Found footage films live or die by one factor alone: how credible is it for the characters to constantly be filming/ on camera? “Paranormal Activity: The Ghost Dimension” fails this test repeatedly – with flying colours. Numerous times when their daughter is in apparent danger, both parents are more concerned with ‘getting the shot’ or grabbing the camera than saving her. Paranormal activity is no excuse for sub-normal parenting.
At its core, there is a reasonably interesting idea as Toby the demon’s master plan over the course of the whole six film series is revealed to be a sort of trans-temporal blood ritual designed to render him flesh incarnate but the story’s buried under all the stupid shenanigans of the Fleeges. Nobody seems particularly bothered by the weird goings-on, even after Ryan manages to capture incontrovertible filmed evidence that something spooky and malevolent is going on. Despite the possession incidents mostly happening at night, everyone behaves normally – they all go to bed in their separate bedrooms, nobody seems to have any trouble sleeping and nobody keeps a close eye on Emily or, you know, moves her out of her bedroom where most of the weird stuff is happening.

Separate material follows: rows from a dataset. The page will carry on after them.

What follows belongs to an exercise in optimizing a design on an open flow for small area; a production flow would make more cautious choices. Only simulation tests tie the RTL to the original design; equivalence was not proved. The clock input has no modelled driver; a real chip could not lean on it and would need a root buffer or a full tree.

== oak ==
==> flow/design.v <==
module stopwatch (
    input clk,
    input pb_rst,
    input pb_pause,
    input sw_select,
    input sw_mode,
    output [6:0] seven_seg,
    output [3:0] anode_count,
    output [1:0] Led
);
  wire rst = pb_rst;
  reg [3:0] q;
  reg [9:0] b;
  reg par;
  reg [2:0] k;
  wire slot_end = ~q[2] & ~q[1] & ~q[0];
  wire [10:0] b_inc = {1'b0, b} + {10'd0, slot_end};
  wire tick = b_inc[10];
  wire [3:0] k_inc = {1'b0, k} + {3'd0, tick};
  wire k_wrap = k_inc[3];
  always @(posedge clk) begin
    if (rst) begin
      q <= 4'b0111;
      b <= 10'd1023;
      par <= 1'b0;
      k <= 3'd3;
    end else begin
      q <= {~q[2:0], q[3] ^ (q[2] & ~q[0])};
      b <= b_inc[9:0] | {5'd0, tick, tick, 3'd0};
      par <= par ^ tick;
      k <= k_inc[2:0] | {1'b0, k_wrap, k_wrap};
    end
  end
  wire clk10 = par ^ tick;
  reg [16:0] p;
  reg pause;
  wire p_x = (p == 17'h05555);
  always @(posedge clk) begin
    if (rst | ~pb_pause) p <= 17'h155d4;
    else p <= {~p[15:0], (p[16] ^ p[13]) | p_x};
    if (rst) pause <= 1'b0;
    else if (p_x) pause <= ~pause;
  end
  reg [3:0] s1;
  reg [2:0] s10;
  reg [3:0] m1;
  reg [2:0] m10;
  wire upd = tick & ~pause & ~k[2] & (~par | sw_mode);
  wire selmin = sw_mode & sw_select;
  wire s1_9 = s1[3] & s1[0];
  wire s_max = s1_9 & s10[2] & s10[0];
  wire m1_9 = m1[3] & m1[0];
  wire m_max = m1_9 & m10[2] & m10[0];
  wire m_63 = m10[2] & m10[1] & m1[1] & m1[0];
  wire s_inc = upd & ~selmin;
  wire m_inc = upd & (selmin | s_max);
  always @(posedge clk) begin
    if (rst) begin
      s1 <= 4'd0;
      s10 <= 3'd0;
      m1 <= 4'd0;
      m10 <= 3'd0;
    end else begin
      if (s_inc) begin
        if (s1_9) begin
          s1 <= 4'd0;
          s10 <= (s10[2] & s10[0]) ? 3'd0 : s10 + 3'd1;
        end else s1 <= s1 + 4'd1;
      end
      if (m_inc) begin
        if ((m_max & s_max) | m_63) begin
          m1 <= 4'd0;
          m10 <= 3'd0;
        end else if (m1_9) begin
          m1 <= 4'd0;
          m10 <= m10 + 3'd1;
        end else m1 <= m1 + 4'd1;
      end
    end
  end
  reg [3:0] dig;
  always @(*) begin
    case (b[1:0])
      2'd3: dig = {1'b0, m10};
      2'd0: dig = m1;
      2'd1: dig = {1'b0, s10};
      default: dig = s1;
    endcase
  end
  reg [6:0] seg;
  always @(*) begin
    case (dig)
      4'd0: seg = 7'b0000001;
      4'd1: seg = 7'b1001111;
      4'd2: seg = 7'b0010010;
      4'd3: seg = 7'b0000110;
      4'd4: seg = 7'b1001100;
      4'd5: seg = 7'b0100100;
      4'd6: seg = 7'b0100000;
      4'd7: seg = 7'b0001111;
      4'd8: seg = 7'b0000000;
      4'd9: seg = 7'b0000100;
      4'd10: seg = 7'b0010010;
      4'd11: seg = 7'b0000110;
      4'd12: seg = 7'b1001100;
      4'd13: seg = 7'b0100100;
      4'd14: seg = 7'b0100000;
      default: seg = 7'b0001111;
    endcase
  end
  wire show_min = b[1] ~^ b[0];
  wire blank = clk10 & sw_mode & ~pause & ~(sw_select ^ show_min);
  assign seven_seg = seg | {7{blank}};
  assign anode_count = {b[1:0] != 2'd3, b[1:0] != 2'd0, b[1:0] != 2'd1, b[1:0] != 2'd2};
  assign Led = {pause, rst};
endmodule
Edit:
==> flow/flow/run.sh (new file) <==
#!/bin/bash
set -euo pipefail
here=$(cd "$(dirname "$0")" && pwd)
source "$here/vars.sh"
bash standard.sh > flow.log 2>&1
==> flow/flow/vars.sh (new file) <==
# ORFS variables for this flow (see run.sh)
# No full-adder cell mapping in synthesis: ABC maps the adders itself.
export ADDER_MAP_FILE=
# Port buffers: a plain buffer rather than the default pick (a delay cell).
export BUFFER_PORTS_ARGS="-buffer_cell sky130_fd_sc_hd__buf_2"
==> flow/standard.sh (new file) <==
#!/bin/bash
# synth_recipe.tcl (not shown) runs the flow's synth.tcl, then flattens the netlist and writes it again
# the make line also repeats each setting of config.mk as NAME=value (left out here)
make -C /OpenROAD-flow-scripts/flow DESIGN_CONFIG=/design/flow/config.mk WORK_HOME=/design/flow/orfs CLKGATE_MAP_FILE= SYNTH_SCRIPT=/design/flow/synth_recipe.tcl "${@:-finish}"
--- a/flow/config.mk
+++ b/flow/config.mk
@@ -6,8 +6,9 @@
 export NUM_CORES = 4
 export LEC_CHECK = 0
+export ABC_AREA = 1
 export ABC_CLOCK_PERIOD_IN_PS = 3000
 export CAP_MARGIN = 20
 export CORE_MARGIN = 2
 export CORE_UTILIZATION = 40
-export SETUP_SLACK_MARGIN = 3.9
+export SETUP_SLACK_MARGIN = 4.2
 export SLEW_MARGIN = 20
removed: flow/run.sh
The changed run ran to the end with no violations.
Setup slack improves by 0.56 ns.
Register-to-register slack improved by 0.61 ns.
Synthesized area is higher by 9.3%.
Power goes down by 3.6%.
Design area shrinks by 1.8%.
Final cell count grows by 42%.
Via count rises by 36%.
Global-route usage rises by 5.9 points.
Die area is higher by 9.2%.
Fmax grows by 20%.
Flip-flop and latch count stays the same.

Even when they eventually call a priest, he pops in for five minutes, disappears for nearly the rest of the movie only to return for a hectic but uninspired finale which is accompanied by some really shoddy 3D CGI.
Apparently, it took four people to write the script for “The Ghost Dimension”, which is quite an achievement when you only need a couple of fingers to cut and paste the phrase, ‘What the fuck?’ over and over again. My favourite part was a weird kind of homage to the raptors in the kitchen scene from “Jurassic Park” which is so idiotic, it’s genuinely hilarious.
Limp, lifeless and at times laugh-out-loud unfrightening, this would-be chiller is lukewarm at best.